Viana-Mattioli, Sarah published the artcileSIRT1-dependent effects of resveratrol and grape juice in an in vitro model of preeclampsia, Synthetic Route of 21829-25-4, the main research area is preeclampsia resveratrol and grape juice sirtuin effect; Endothelium; Grape juice; Nitric oxide; Oxidative stress; Preeclampsia; Resveratrol; SIRT1.

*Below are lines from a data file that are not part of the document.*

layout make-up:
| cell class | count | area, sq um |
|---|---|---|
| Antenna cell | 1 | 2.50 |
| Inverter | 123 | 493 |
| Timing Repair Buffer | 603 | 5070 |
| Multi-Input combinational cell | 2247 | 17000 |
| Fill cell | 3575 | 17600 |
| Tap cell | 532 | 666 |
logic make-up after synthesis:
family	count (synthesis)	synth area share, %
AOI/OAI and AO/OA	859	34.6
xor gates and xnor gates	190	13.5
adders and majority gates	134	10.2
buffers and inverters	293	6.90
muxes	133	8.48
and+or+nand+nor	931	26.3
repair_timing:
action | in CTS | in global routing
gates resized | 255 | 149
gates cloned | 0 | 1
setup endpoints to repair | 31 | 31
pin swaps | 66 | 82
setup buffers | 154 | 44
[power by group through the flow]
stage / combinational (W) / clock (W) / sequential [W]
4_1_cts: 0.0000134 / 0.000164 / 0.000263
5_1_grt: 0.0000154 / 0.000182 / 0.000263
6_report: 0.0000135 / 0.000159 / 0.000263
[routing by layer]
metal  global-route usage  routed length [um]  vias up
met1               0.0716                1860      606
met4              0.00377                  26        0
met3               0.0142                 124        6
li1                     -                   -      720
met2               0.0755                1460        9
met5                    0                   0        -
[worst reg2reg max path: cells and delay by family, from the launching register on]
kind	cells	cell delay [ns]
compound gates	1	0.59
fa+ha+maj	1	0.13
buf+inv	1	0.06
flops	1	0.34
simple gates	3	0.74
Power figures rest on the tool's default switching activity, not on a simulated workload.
==> design.v <==
`timescale 1ns/1ps
module rolling_SSD (input clk, output reg [3:0] an, output reg [6:0] seg); 
	parameter cntmax=1000;
	parameter cntmax2=32'd100000000;
	reg [9:0] cnt;
	reg [3:0] ann=4'b1110;
	reg [1:0] state=0;
	reg [31:0] cnt2;
	always @ (posedge clk)
if (cnt2==cntmax2)
begin
	cnt2<=0;
	ann<={ann[2:0],ann[3]};
	an<=ann;
end
else
begin
	if (cnt==cntmax)
	begin
		if (state==0)
		begin
			cnt<=0;
			ann<={ann[2:0],ann[3]};
			an<=ann;
			seg<=7'b0000110;
			state<=state+1;
		end
	        else if (state==1)
		begin
			cnt<=0;
			ann<={ann[2:0],ann[3]};
			an<=ann;
			seg<=7'b1000001;
			state<=state+1;
		end
		else if(state==2)
		begin
			cnt<=0;
			ann<={ann[2:0],ann[3]};
			an<=ann;
			seg<=7'b1000000;
			state<=state+1;
		end
		else if (state==3)
		begin
			cnt<=0;
			ann<={ann[2:0],ann[3]};
			an<=ann;
			seg<=7'b1000111;
			state<=0;
		end
	end
	else cnt<=cnt+1;
	cnt2<=cnt2+1;
end
endmodule
==> run.sh <==
#!/bin/bash
# OpenROAD 26Q1-2900-gdf79404cd8, Yosys 0.63+post, stock flow scripts
make -C /OpenROAD-flow-scripts/flow DESIGN_CONFIG=/design/flow/config.mk WORK_HOME=/design/flow/orfs finish
==> config.mk <==
export PLATFORM = sky130hd
export DESIGN_NAME = rolling_SSD
export DESIGN_NICKNAME = rolling_SSD
export VERILOG_FILES = /design/flow/design.v
export SDC_FILE = /design/flow/constraint.sdc
export NUM_CORES = 4
export LEC_CHECK = 1
export CORE_UTILIZATION = 40
==> constraint.sdc <==
current_design rolling_SSD

set clk_period 7.0
set clk_io_pct 0.2

create_clock -name clk0 -period $clk_period [get_ports {clk}]

set non_clock_inputs [all_inputs -no_clocks]
set_input_delay [expr $clk_period * $clk_io_pct] -clock clk0 $non_clock_inputs
set_output_delay [expr $clk_period * $clk_io_pct] -clock clk0 [all_outputs]
==> flow/design.v <==
`timescale 1ns / 1ps
module clk_div(input clk, output reg clk_div);
    reg [31:0] cnt;
    always @ (posedge clk)
        if (cnt==32'd100000000)
            begin
                cnt<=0;
                clk_div<=~clk_div;
            end
        else
            cnt<=cnt+1;
endmodule
==> flow/run.sh <==
#!/bin/bash
# OpenROAD 26Q1-2900-gdf79404cd8, Yosys 0.63+post, stock flow scripts
make -C /OpenROAD-flow-scripts/flow DESIGN_CONFIG=/design/flow/config.mk WORK_HOME=/design/flow/orfs finish
==> flow/config.mk <==
export PLATFORM = sky130hd
export DESIGN_NAME = clk_div
export DESIGN_NICKNAME = clk_div
export VERILOG_FILES = /design/flow/design.v
export SDC_FILE = /design/flow/constraint.sdc
export NUM_CORES = 4
export LEC_CHECK = 1
export CORE_AREA = 10 10 95 95
export DIE_AREA = 0 0 105 105
==> flow/constraint.sdc <==
current_design clk_div

set clk_period 4.0
set clk_io_pct 0.2

create_clock -name clk0 -period $clk_period [get_ports {clk}]

set non_clock_inputs [all_inputs -no_clocks]
set_input_delay [expr $clk_period * $clk_io_pct] -clock clk0 $non_clock_inputs
set_output_delay [expr $clk_period * $clk_io_pct] -clock clk0 [all_outputs]
==> qor.yml <==
synthesis:
  ys_warn_count: 1
  async_reset_ff_share_pct: 0
  postSynthSeqShare_pct: 43.4
  common_cells: "dfxtp_1 (32), nand3_1 (16), xnor2_1 (14)"
  synth_stat.cells: 165
  syn-instance-count: 165
  synth_area_um2: 1540
  ys.flop_type: "dfxtp_1"
  top_area_share_pct: 41.5
  post-synth-top-count-cell: "dfxtp_1"
  postSynthAreaPerCell_um2: 9.36
  ys_types: 36
  yosys_area_um2: 1540
  synth_flop_count: 33
  top_cells_by_area: "dfxtp_1 (41%), xnor2_1 (7.9%), nand3_1 (5.2%), xor2_1 (3.4%), nor4_2 (3.2%)"
  synth_top_cell_by_area: "dfxtp_1"
  synth-edff-count: 1
pwr:
  peakVddDrop_uv: 110
  combinationalPowerShare_pct: 0
  switchingPower_mw: 0.113
  p_total_mw: 0.566
  switching_share_pct: 19.9
  intPower_mw: 0.453
  power_density_nw_per_um2: 329
  leakagePower_nw: 0.585
  p_seq_share_pct: 58.3
  power.share.clock_pct: 41.7
sta:
  worst_pin_slew_ns: 0.934
  fmax_mhz: 429
  grt_setup_unrepaired: "false"
  hold_violations: 0
  post-route-min-period_ns: 2.33
  finalSetupViolations: 0
  relSlewSlack_pct: 37.2
  maxSlewViolCount: 0
  min_period_over_period_pct: 58.2
  fin_tns_setup_ns: 0
  fin_worst_skew_ns: 0.00687
  holdWs_ns: 0.459
route:
  avgRoutedWirePerCell_um: 10.7
  vias: 1150
  totalWireLength_um: 2840
  drc: 0
  n_antenna_cell: 0
  antenna_left: 0
  drt_iter0_drc: 55
  firstDrtPassIters: 4
  vias_per_cell: 4.34
clocking:
  ctsHoldBuffers: 0
  cts_resized: 0
  cts_sinks: 33
  clock_latency_ns: 0.28
  h-tree-depth: 2
  cts_setup_buffers: 0
  clockRootBuffer: "clkbuf_8"
  cts_tree: "done"
  cts_max_path_buffers: 2
  clk_pin_slew_ns: 0.07
  cts_inserted_buffers: 5
floorplanning:
  dieArea_um2: 11000
  core_um2: 6910
  ios: 2
  fp.dieW_um: 105
  initCoreUtil_pct: 22.4
  dieHeight_um: 105
  rows: 30
grt:
  overflow: 0
  grt_max_degree: 14
  antenna_found_initial: 0
  grt_pass1_wl_um: 5250
  grt_usage_pct: 5.37
  grt_pass1_vias: 1142
flow_run:
  tool_warnings: 26
  maxCapViolations: 0
place:
  gp_congestion: 0.818
  hpwl_um: 2010
  portBuffers: 1
finish:
  seqCellArea_um2: 671
  num-fill-cells: 762
  comb_area_um2: 803
  area_growth_pct: 11.5
  drive_gt1_share_pct: 10.7
worst_setup_path:
  cpPeakStageDelay_ns: 0.74
  path_class: "reg -> reg"
  critPathArrivalTime_ns: 2.50
  startpoint_type: "flip-flop"
  crit_fanout: 8
  cp_data_required_time_ns: 4.17
  critPathSlowestCell: "nor3_1"
  worstPathCellList: "inv_1 -> ha_1 -> nor4b_1 -> nand3_1 -> nor3_1 -> buf_4 -> nor2_1"
  endpoint_kind: "flip-flop"
hold_path:
  hp-class: "reg -> reg"
status:
  status: "finished, final reports clean"
==> sequential cells by signal, summed over array words and instances, names as in the netlist <==
name	cells
cnt	32
clk_div	1
==> cell type report <==
cell class | count | share of cell area [%]
multi-input cells | 118 | 46.7
flip-flops and latches | 33 | 39.0
well taps | 96 | 6.98
clock buffers | 8 | 4.65
inverters | 8 | 1.74
repair buffers | 2 | 1.02
==> power groups by stage <==
stage | clock network, mW | logic (mW) | registers [mW]
4_1_cts | 0.243 | 0.000000276 | 0.330
5_1_grt | 0.254 | 0.000000276 | 0.330
6_report | 0.236 | 0.000000276 | 0.330
==> worst max-delay path, delay by kind of cell, from the launching register on <==
| family | cells | cell delay, ns |
|---|---|---|
| fa+ha+maj | 1 | 0.16 |
| buf+inv | 2 | 0.36 |
| flops | 1 | 0.36 |
| simple gates | 4 | 1.33 |
==> cells by family (layout without fill, tap and decap cells) <==
kind of cell	after synthesis	count (layout)	share of synthesized area (%)
flops	33	33	43.4
fa+ha+maj	2	2	1.62
simple gates	76	76	31.2
compound gates	20	20	7.86
xor+xnor	20	20	11.3
buf+inv	14	18	4.54
==> layer usage <==
metal | part of all wire [%] | track usage, %
met4 | 2.2 | 1.18
met2 | 42 | 8.23
met1 | 53 | 7.67
met3 | 3.1 | 0.994
met5 | 0 | 0
==> placed cells by master, fill, tap and decap left out, types with 4 or more instances in the layout <==
master,instances
nor2_1,6
nand4_1,6
dfxtp_1,32
a21oi_1,7
nand3_1,16
o21ai_0,6
xor2_1,6
inv_1,8
clkbuf_8,5
nand2_1,12
nor4_1,4
nor4_2,4
or3_1,5
xnor2_1,14
==> through the flow <==
stage | util (%) | cells | worst slack [ns] | instance area [um^2]
after floorplan | - | 165 | 2.18 | 1540
after global placement | 23.8 | 257 | 1.60 | 1640
final | 24.9 | 265 | 1.67 | 1720
after CTS | 24.9 | 265 | 1.69 | 1720
after global routing | 24.9 | 265 | 1.46 | 1720
after detailed placement | 23.8 | 257 | 1.71 | 1640
==> path summary, 6_finish.rpt <==
check                               end  slack (ns)  cells past startpoint  startpoint
worst max-delay path             cnt[8]        1.67                      7      cnt[0]
worst min-delay path            cnt[31]        0.46                      1     cnt[31]
worst max register to register   cnt[8]        1.67                      7      cnt[0]
worst min register to register  cnt[31]        0.46                      1     cnt[31]
Power and IR drop assume default switching activity.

Preeclampsia (PE) is a multifactorial hypertensive disorder of pregnancy that is partly responsible for both maternal and fetal morbidity and mortality levels worldwide. It has been recently discovered that sirtuin-1 (SIRT1) is reduced in the circulation and in an in vitro model of PE. Therefore, in this study, we investigated the effects of trans-resveratrol, a potent antioxidant and activator of SIRT1, on oxidative stress and nitric oxide (NO) production in an in vitro model of PE compared to gestational hypertensive (GH) and healthy pregnant (HP) women. Furthermore, we also evaluated the effects of an acute intake of grape juice on women with PE to assess whether it could mimic in vitro trans-resveratrol supplementation. (1) In the GH group, resveratrol decreased intracellular reactive oxygen species (ROS) and increased their antioxidant capacity, while inhibiting SIRT1 reestablished previous levels. (2) In PE, inhibition of SIRT1 increased antioxidant activity. (3) Intracellular NO and supernatant nitrite levels were increased by inhibiting SIRT1 in the PE group. (4) Grape juice intake increased intracellular NO levels vs. before grape juice intake control; however, the inhibition of SIRT1 before grape juice intake initially increased NO, but decreased it 1 h after grape juice intake. In conclusion, activating SIRT1 by using resveratrol alone may not be beneficial to women with PE, and GH and PE seem to have different responsive mechanisms to this mol. Furthermore, grape juice intake seems to have different effects compared to resveratrol supplementation alone in this in vitro model of PE, demonstrating the potential of the combination of other biol. active mols. from grape juice over the SIRT1-eNOS-NO in PE treatment.
Biomedicine & Pharmacotherapy published new progress about Antioxidants. 21829-25-4 belongs to class pyridine-derivatives, name is Dimethyl 2,6-dimethyl-4-(2-nitrophenyl)-1,4-dihydropyridine-3,5-dicarboxylate, and the molecular formula is C17H18N2O6, Synthetic Route of 21829-25-4.